During the design session, the design team recognized these heterogeneous customers as a variation on the heterogeneous products idea described earlier in this chapter. The heterogeneous products technique would say to create a separate MasterCustomer dimension that contained only the shared attributes for all customersboth Reseller and Internet. Then create two subset dimensions, one for Internet customers and one for Resellers , with all their unique attributes. These subset dimensions should have the same surrogate keys as their equivalent rows in the master customer dimension.

As it turns out, the design team modified the concept a bit because the reality they face is a bit different. First, there is a clear need to report total sales across both customer types in the same report, so the model must include an integrated MasterCustomer of some kind. Second, there are fewer than 20,000 customers in total, and the distribution is highly imbalanced : Less than 4 percent are resellers. Third, only 10 or so attributes are unique to Reseller (items such as StoreAnnualSales and NumberEmployees). The design team decided to combine all the attributes of the two customer types into a single, master Customer dimension. This decision allows much greater reporting and analysis flexibility and simplifies the dimensional model. However, it means the users need to understand and be able to work with the idea that both customer types are in the same table. When they want a count of Internet customers, they will need to limit the customer type field to Internet.

At the end of the customer discussion, there was still some concern for whether the single customer table would be flexible enough to hold new customer types as Adventure Works Cycles add new distribution channels. The team noted this on the issues list with a reminder to investigate both possible new customer types and usability of a single customer table with the business folks.

Promotion

The requirements document clearly identified promotions as an important element in the marketing mix. However, promotions have not been a major marketing tool for Adventure Works Cycles in the past. In fact, there are only 16 promotions in the source system promotion table. At this point, it is enough to identify promotion as its own dimension and note on the issues list that more research is needed to define promotions because Marketing is planning to do more promotions of greater complexity. The data steward pointed out that tracking more information on promotions may involve enhancements to the source system.

Currency

Every sale in the source system is captured in its original, local currency. The system relies on a currency conversion table for translating currencies and reporting in US dollars. This table tracks the conversion rate between the local currency and US dollars both at the end of each day and as an average for each day. Getting standardized reports in US dollars to compare across countries requires a fairly complicated query and has long been a sore point for most of the folks in headquarters. At the same time, sales people in the field want to create reports in local currency to show their customers. Finance, of course wants both, along with the conversion table so they can assess the impact of exchange rates on budget variances.
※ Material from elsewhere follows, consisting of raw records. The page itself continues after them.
This is an optimization exercise on Yosys and OpenROAD, whose aim is small area, not a production implementation. Function was checked by simulation only, so behaviour that the tests miss may differ from the original. No driver is modelled on the clock port, so clock power and skew are understated where the tree is cut down; a real chip needs a root buffer or a tree.

Design hdmi_tx_core, start of the top module:
module hdmi_tx_core (
    input clk,
    input rst,
    input [7:0] red,
    input [7:0] green,
    input [7:0] blue,
    output reg active,
    output reg [10:0] x,
    output reg [9:0] y,
    output [9:0] tmds_red,
    output [9:0] tmds_green,
    output [9:0] tmds_blue
  );
export LEC_CHECK = 0
export CAP_MARGIN = 20
export CORE_MARGIN = 2
export CORE_UTILIZATION = 40
export SLEW_MARGIN = 20
create_clock -name core_clock -period 5.0 [get_ports {clk}]
standard.sh (not shown) runs the stock make flow with config.mk's settings and CLKGATE_MAP_FILE= SYNTH_SCRIPT=/design/flow/synth_recipe.tcl, a recipe that flattens the netlist after the stock synthesis.
==> flow/flow/run.sh <==
#!/bin/bash
# Layout flow: the standard flow (standard.sh) with
#  - synthesis by flow/synth.tcl (area-oriented ABC script flow/area.abc,
#    no adder cell extraction; registers as in the standard synthesis),
#  - the smallest buffer (buf_1) on each port,
#  - a hand-built clock tree (flow/mcts.tcl) in place of clock_tree_synthesis.
set -euo pipefail
F=$PWD/flow
export MY_ABC_SCRIPT=$F/area.abc
export MCTS_N=6 MCTS_BUF=sky130_fd_sc_hd__clkbuf_8 MCTS_ROOT=sky130_fd_sc_hd__clkbuf_4
export PRE_CTS_TCL=$F/mcts.tcl
bash standard.sh \
  SYNTH_SCRIPT=$F/synth.tcl \
  PRE_CTS_TCL=$F/mcts.tcl \
  BUFFER_PORTS_ARGS="-buffer_cell sky130_fd_sc_hd__buf_1" \
  finish > standard.log 2>&1
==> flow/flow/area.abc <==
strash
&get -n
&deepsyn -T 30
&put
dch -f
amap
topo
==> flow/flow/synth.tcl <==
# The standard synthesis (synth_recipe.tcl), with two changes to the
# combinational mapping only: no full/half-adder cell extraction, and the ABC
# script named by MY_ABC_SCRIPT. The registers are mapped exactly as in the
# standard synthesis.
proc synth {args} { yosys synth -nofsm -noshare {*}$args }
proc abc {args} {
  set i [lsearch -exact $args -script]
  if { $i >= 0 } {
    lset args [expr {$i + 1}] $::env(MY_ABC_SCRIPT)
  }
  yosys abc {*}$args
}
proc extract_fa {args} { }
source $::env(SCRIPTS_DIR)/synth.tcl
# left out here: clear keep_hierarchy, flatten, clean up, hide names made inside functions, write 1_2_yosys.v
Other scripts of this flow, unchanged in this note and not shown: flow/flow/mcts.tcl
Then changed:
--- a/flow/flow/run.sh
+++ b/flow/flow/run.sh
@@ -3,2 +3,3 @@
-#  - synthesis by flow/synth.tcl (area-oriented ABC script flow/area.abc,
-#    no adder cell extraction; registers as in the standard synthesis),
+#  - synthesis by flow/synth.tcl: area-oriented ABC scripts (flow/*.abc),
+#    best of several runs, no adder cell extraction; registers exactly as in
+#    the standard synthesis,
@@ -6 +7,3 @@
-#  - a hand-built clock tree (flow/mcts.tcl) in place of clock_tree_synthesis.
+#  - a hand-built, balanced clock tree (flow/mcts.tcl) in place of
+#    clock_tree_synthesis: one clkbuf_4 root, six clkbuf_8 leaves.
+# All tool output goes to standard.log and ORFS's own logs under orfs/logs.
@@ -9 +12,2 @@
-export MY_ABC_SCRIPT=$F/area.abc
+export MY_FLOW_DIR=$F
+export MY_ABC_RUNS="deep_nf.abc:0 deep_nf.abc:1 deep_nf.abc:2 deep_nf.abc:3 deep_amap.abc:0"
==> flow/flow/deep_amap.abc (new file) <==
strash
&get -n
&deepsyn -T 30 -S @SEED@
&put
dch -f
amap
topo
==> flow/flow/deep_nf.abc (new file) <==
strash
&get -n
&deepsyn -T 30 -S @SEED@
&dch -f
&nf -R 1000
&put
topo
==> flow/flow/synth.tcl (replaced) <==
# The standard synthesis (synth_recipe.tcl), with two changes to the
# combinational mapping only: no full/half-adder cell extraction, and ABC
# run with area-oriented scripts instead of ORFS's speed script. Each entry
# "SCRIPT:SEED" of MY_ABC_RUNS is tried (SCRIPT's @SEED@ replaced by SEED) and
# the mapping with the smallest cell area is kept. The registers are mapped
# exactly as in the standard synthesis.
proc synth {args} { yosys synth -nofsm -noshare {*}$args }
proc abc_area_now {} {
  set s [tee -q -s result.string stat -liberty [lindex $::env(LIB_FILES) 0]]
  if { [regexp {Chip area for module [^:]*:\s*([0-9.]+)} $s -> a] } { return $a }
  return 1e30
}
proc abc {args} {
  set i [lsearch -exact $args -script]
  design -save my_pre_abc
  set best 1e30
  set bestrun ""
  set k 0
  foreach run $::env(MY_ABC_RUNS) {
    lassign [split $run :] script seed
    set f [open $::env(MY_FLOW_DIR)/$script r]
    set tmpl [read $f]
    close $f
    design -load my_pre_abc
    set sf $::env(OBJECTS_DIR)/abc_run$k.abc
    set f [open $sf w]
    puts $f [string map [list @SEED@ $seed] $tmpl]
    close $f
    set a2 $args
    lset a2 [expr {$i + 1}] $sf
    yosys abc {*}$a2
    set a [abc_area_now]
    puts "abc run $run: area $a"
    if { $a < $best } {
      set best $a
      set bestrun $run
      design -save my_best_abc
    }
    incr k
  }
  puts "abc: keeping run $bestrun, area $best"
  design -load my_best_abc
}
proc extract_fa {args} { }
source $::env(SCRIPTS_DIR)/synth.tcl
# left out here: clear keep_hierarchy, flatten, clean up, hide names made inside functions, write 1_2_yosys.v
removed: flow/flow/area.abc
After rerunning: Final area drops by 1.0%; routed wire length falls by 7.1%; sequential share of layout area climbs by 0.45 points; via count drops by 12%; global-route usage goes down by 1.1 points.
No run of this note takes its clock network from TritonCTS; it comes from the design's own scripts or RTL.

[re-timing with driven ports]
No port has a modelled driver above. Below, the same layouts with a new extraction and two added sets of constraints.
Step 1, drivers: a clkbuf_16 drives clk and a buf_2 each remaining input, both assumed.
Step 2 moves the port delays by t, midway between the first and last clock arrival at a register: inputs arrive t later, outputs are due t later. That takes back most of the time a late clock gives input paths.
a / b / c = ideal / step 1 / step 2; a / b = the first two.
run	t, ns	setup slack, ns	clock arrival spread, ns
the first run	0.475	0.596 / 0.596 / 0.596	0.012 / 0.012
the second run	0.456	0.828 / 0.828 / 0.828	0.011 / 0.011
After both steps setup and hold are still met in every run listed.
This is an optimization exercise on Yosys and OpenROAD, whose aim is small area, not a production implementation. Only simulation tests tie the RTL to the original design; equivalence was not proved. Power is estimated from default activity; no workload was simulated.

File: design/flow/config.mk
export PLATFORM = sky130hd
export DESIGN_NAME = Top
export DESIGN_NICKNAME = Top
export VERILOG_FILES = /design/flow/design.v
export SDC_FILE = /design/flow/constraint.sdc
export NUM_CORES = 4
export LEC_CHECK = 0
export CAP_MARGIN = 20
export CORE_MARGIN = 2
export CORE_UTILIZATION = 40
export SLEW_MARGIN = 20
File: design/flow/constraint.sdc
create_clock -name core_clock -period 5.0 [get_ports {clock}]
set_input_delay 1.0000 -clock core_clock [delete_from_list [all_inputs] [get_ports {clock}]]
set_output_delay 1.0000 -clock core_clock [all_outputs]
set_load 0.01 [all_outputs]
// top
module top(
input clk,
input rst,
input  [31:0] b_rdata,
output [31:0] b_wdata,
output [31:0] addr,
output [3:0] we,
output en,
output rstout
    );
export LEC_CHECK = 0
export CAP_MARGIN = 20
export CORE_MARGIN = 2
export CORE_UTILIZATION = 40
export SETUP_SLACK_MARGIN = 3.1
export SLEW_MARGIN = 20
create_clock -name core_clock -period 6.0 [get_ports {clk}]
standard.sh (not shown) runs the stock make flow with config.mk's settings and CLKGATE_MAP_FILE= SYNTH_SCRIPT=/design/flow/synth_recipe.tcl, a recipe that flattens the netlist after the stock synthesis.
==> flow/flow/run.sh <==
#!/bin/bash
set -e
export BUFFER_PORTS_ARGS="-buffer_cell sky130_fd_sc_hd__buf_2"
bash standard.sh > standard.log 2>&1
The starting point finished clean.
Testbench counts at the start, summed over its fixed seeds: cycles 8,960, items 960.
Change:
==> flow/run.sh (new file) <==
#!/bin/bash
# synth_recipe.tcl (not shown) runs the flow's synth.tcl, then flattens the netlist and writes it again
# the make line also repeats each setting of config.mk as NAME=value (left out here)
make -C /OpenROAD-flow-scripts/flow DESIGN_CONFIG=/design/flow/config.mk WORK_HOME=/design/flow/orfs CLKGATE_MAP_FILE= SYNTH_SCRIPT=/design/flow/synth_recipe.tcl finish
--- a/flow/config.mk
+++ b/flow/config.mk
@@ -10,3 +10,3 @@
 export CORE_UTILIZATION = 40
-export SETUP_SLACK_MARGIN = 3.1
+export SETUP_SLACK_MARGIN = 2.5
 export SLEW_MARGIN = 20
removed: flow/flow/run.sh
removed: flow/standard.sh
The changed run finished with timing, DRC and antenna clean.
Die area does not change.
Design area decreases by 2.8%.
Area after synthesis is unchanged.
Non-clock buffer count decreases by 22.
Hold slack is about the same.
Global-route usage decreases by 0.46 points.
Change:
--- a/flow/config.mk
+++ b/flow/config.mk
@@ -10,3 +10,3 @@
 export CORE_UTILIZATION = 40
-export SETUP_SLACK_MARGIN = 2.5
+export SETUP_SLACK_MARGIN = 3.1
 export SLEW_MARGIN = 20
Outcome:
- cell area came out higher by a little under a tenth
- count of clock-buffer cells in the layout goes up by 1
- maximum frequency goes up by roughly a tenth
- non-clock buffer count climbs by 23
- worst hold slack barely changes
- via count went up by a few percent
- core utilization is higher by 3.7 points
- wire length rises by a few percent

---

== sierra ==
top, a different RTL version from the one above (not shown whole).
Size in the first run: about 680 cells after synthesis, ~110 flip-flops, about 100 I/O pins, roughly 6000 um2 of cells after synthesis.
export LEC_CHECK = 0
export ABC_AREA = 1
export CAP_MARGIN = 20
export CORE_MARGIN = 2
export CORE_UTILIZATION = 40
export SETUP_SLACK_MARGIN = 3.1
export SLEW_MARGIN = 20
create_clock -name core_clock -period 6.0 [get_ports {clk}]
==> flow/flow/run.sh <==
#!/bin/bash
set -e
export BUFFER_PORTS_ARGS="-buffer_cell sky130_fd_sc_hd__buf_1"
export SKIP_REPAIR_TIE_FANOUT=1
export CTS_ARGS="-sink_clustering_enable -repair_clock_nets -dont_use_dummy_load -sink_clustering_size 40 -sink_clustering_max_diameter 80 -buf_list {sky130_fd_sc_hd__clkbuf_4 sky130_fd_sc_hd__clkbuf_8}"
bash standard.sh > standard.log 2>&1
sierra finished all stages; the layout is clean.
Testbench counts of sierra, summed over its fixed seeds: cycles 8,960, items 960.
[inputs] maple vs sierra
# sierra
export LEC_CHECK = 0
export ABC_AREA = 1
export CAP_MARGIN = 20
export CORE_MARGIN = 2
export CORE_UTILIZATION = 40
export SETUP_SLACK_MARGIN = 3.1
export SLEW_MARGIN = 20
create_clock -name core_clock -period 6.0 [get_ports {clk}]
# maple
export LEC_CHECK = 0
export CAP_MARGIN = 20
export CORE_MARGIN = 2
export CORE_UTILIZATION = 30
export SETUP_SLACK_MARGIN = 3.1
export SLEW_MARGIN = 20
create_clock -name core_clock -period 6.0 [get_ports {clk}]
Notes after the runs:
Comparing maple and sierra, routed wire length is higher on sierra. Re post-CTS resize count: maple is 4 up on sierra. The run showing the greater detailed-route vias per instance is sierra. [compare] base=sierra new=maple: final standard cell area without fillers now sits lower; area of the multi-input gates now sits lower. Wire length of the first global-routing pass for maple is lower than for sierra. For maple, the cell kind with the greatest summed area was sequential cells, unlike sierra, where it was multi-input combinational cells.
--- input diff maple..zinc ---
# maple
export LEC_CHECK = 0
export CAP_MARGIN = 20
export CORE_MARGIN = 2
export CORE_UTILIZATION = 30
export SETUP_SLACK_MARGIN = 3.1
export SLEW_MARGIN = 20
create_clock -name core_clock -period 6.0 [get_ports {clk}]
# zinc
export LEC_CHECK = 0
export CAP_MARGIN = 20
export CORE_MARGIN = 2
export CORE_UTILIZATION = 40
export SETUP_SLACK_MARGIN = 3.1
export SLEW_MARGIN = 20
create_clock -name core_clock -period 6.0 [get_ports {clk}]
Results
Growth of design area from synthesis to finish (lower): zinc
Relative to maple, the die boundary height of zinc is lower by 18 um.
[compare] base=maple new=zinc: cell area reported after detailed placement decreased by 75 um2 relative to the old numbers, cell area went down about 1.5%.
Based on these requirements, the design team decided to include both local currency and U.S. dollar fields in the fact table, with a Currency dimension to indicate the currency of the local data. This means the ETL process would have to bring in the currency conversion table to convert non-U.S. sales into U.S. dollars.

Although it was out of scope for the initial cycle, the design team also decided to include the Exchange Rate table. The Exchange Rate table is essentially a fact table, which when combined with the Date table as the Exchange Rate Date and the Currency dimension forms its own business process dimensional model. Making this available to the users was an easy political decision because it is incrementally very little work. The Exchange Rate table must be brought into the ETL staging area in order to support the currency conversion in the Orders table. Besides, the Director of Finance is particularly interested in getting access to this data.

Note 

This is already the second piece of scope creep in the design, the first being treating employee as a Type 2 dimension. We dont encourage this kind of scope creep in real life. In our experience, almost all DW/BI teams are overly ambitious in their first iteration. Were constantly coaching our clients not to over-commityour mantra should be under-promise and over-deliver.

That brings us full circle around the initial high-level dimensional model. We have enough information to generate the Adventure Works Cycles initial high-level dimensional model for Orders, which is the checkpoint labeled (A) in step (1) of Figure 2.9. Before we show the updated model, lets complete the second part of the design session because there still might be a few changes.

Identifying Dimension and Fact Attributes for the Orders Business Process

The second half of the initial design session involves creating an initial data element list. This list is an attribute list for each dimension and a list of fact-related data elements. The starting point for this list is the detailed requirements documentone of its appendices should be a list of key data elements (attributes) that people specifically identified as important.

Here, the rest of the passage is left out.